基于振动信号的故障诊断方法在某些场合下存在着局限性。机械噪声蕴含着丰富的设备状态信息，而且具有非接触式测量的优点，可以部分地替代振动信号，用于故障诊断。传统的噪声诊断方法主要基于频谱分析，无法反映声源位置和强度的变化信息，只能进行初步的故障诊断。基于此，提出一种基于声全息的故障诊断方法。该方法采用由少量传声器组成的阵列测量声压，应用波叠加法重构物体的外部声场，可以方便快速地进行声场可视化。一旦准确地重建出物体的外部声场，就可以利用这些全息场的信息进行故障诊断。通过建立基于全息图的正常状态与故障状态的模板，将机器的运行信息与这些模板对比，就可以判定机器的运行状态，从而进行故障诊断。采用由多个脉动球组成的声源模型进行了数值仿真，并在消声室内对两只音箱噪声源进行了试验研究，都准确地识别出辐射体声场状态变化，找出了故障。从而验证了该方法的正确性和实用性，为其在现场应用打下基础。

英文摘要：

Fault diagnosis method based on vibration signals has limits in certain situations. However, machine noise contains abundant condition information about machines.

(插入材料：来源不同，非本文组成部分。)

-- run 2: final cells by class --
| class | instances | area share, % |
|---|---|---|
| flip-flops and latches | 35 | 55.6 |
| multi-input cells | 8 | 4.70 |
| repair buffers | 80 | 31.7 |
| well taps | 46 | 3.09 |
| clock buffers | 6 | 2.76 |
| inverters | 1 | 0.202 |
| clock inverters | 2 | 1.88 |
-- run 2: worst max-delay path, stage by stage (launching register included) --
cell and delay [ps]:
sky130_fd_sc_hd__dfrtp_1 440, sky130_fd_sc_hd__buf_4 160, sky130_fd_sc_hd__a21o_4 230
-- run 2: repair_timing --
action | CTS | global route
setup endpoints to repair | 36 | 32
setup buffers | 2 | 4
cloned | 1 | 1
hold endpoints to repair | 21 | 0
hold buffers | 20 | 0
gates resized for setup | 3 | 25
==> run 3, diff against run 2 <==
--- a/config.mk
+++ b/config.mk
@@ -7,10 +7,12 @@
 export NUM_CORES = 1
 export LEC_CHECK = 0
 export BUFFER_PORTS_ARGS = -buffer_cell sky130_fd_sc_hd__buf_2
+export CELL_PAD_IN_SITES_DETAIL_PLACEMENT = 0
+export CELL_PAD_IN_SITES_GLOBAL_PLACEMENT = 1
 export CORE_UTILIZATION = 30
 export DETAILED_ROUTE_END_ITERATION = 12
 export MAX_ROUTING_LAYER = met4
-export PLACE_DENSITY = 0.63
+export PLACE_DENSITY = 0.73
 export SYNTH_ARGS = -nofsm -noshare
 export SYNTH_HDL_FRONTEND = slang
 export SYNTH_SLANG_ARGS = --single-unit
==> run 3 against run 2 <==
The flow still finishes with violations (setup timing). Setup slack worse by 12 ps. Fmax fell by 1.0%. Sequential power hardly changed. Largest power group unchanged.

It possesses the advantage of non-contacting test. It can be used for fault diagnosis as a substitution of vibration signals. Traditional fault diagnosis methods based on noise signals are mainly on the basis of spectrum analysis. They cannot provide the location and the strength of sound sources. So they can only be used in some simple conditions. A fault diagnosis method based on acoustic holography is presented. A microphone array composed of a few microphones is used to acquire sound field. And the wave superposition method is adopted for sound field reconstruction. The sound field around a machine can be easily visualized by using such a method. Once the exterior sound field around the machine is reconstructed, the information extracted from the holography can be used for fault diagnosis. A number of templates of normal condition and fault condition can be made from the holography. A certain condition of the machine can be confirmed by comparison of it with these templates. Then the faults of the machine can be found. Numerical simulations are performed on the basis of a multiple pulse-ball sound source model, and experiments are also done with two sound boxes in an anechoic chamber. Both the simulations and the experiments have accurately identified the changes of the sound field radiated from the radiator, and have found out the faults. It shows that the method is validated and feasible, which lays a foundation for its on-site applications.